U.S. News & World Report Ranks Touro University in Top Ten in Producing Primary Care Providers, Touro’s College of Osteopathic Medicine Outranked Numerous Prestigious Universities
W: (707) 638-5272
C: (707) 704-6101
Vallejo, CA – The U.S. News and World Report national ranking of medical schools placed Touro University’s College of Osteopathic Medicine tenth in the nation for percentage of medical students who are going into primary care residencies.
The prestigious national rankings determined that, after averaging graduating classes of 2007, 2008 and 2009, 56 percent of Touro University’s College of Osteopathic Medicine graduates were accepted into primary care residencies.
The high percentage produced by Touro University counters the national trend, which indicates that the majority of medical students are choosing specialty care residencies. The decline in medical students choosing a primary care career is posing a serious crisis for the health care system. The need for primary health care providers will be further exacerbated as the nation transitions into a more inclusive health care system coupled with the dramatic rise in aging “baby boomers.”
A survey of medical students conducted in 2008 by a professor at the University of California at San Francisco showed that only 2 percent of medical students planned to go into primary care. In a similar survey conducted in 1990 showed that 9 percent were going into primary care.

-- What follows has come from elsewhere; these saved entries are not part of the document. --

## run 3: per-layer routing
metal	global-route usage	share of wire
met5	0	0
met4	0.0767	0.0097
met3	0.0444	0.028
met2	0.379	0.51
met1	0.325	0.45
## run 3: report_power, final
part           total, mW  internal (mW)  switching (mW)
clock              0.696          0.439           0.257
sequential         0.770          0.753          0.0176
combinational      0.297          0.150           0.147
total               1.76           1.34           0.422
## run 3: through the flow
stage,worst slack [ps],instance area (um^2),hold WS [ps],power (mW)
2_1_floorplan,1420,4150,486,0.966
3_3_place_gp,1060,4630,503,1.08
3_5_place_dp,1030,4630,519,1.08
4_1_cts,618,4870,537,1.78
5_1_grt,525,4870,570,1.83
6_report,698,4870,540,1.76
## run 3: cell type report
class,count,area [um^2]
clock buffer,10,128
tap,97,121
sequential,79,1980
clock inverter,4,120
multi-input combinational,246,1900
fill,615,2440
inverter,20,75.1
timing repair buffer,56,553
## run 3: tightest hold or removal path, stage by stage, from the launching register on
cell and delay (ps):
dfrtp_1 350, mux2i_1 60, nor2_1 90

Dean of Touro’s College of Osteopathic Medicine Michael Clearfield, DO, said he was proud that from its inception Touro University College of Osteopathic Medicine has consistently outperformed the national average in producing high quality primary care providers.
“The Touro College of Osteopathic Medicine will continue to assiduously address this looming crisis by maintaining its focus on producing primary care providers to help meet the health care needs for this new millennium,” said Dr. Clearfield.
Provost and Chief Operating Officer Marilyn Hopkins added that Touro University’s emphasis on primary care providers was a reflection of the university’s commitment to public service. “Touro’s mission is anchored in service to humanity,” said Dr. Hopkins. “Our focus on producing substantial numbers of graduates who choose to dedicate themselves to family practice and other primary care specialties is a service to the nation.”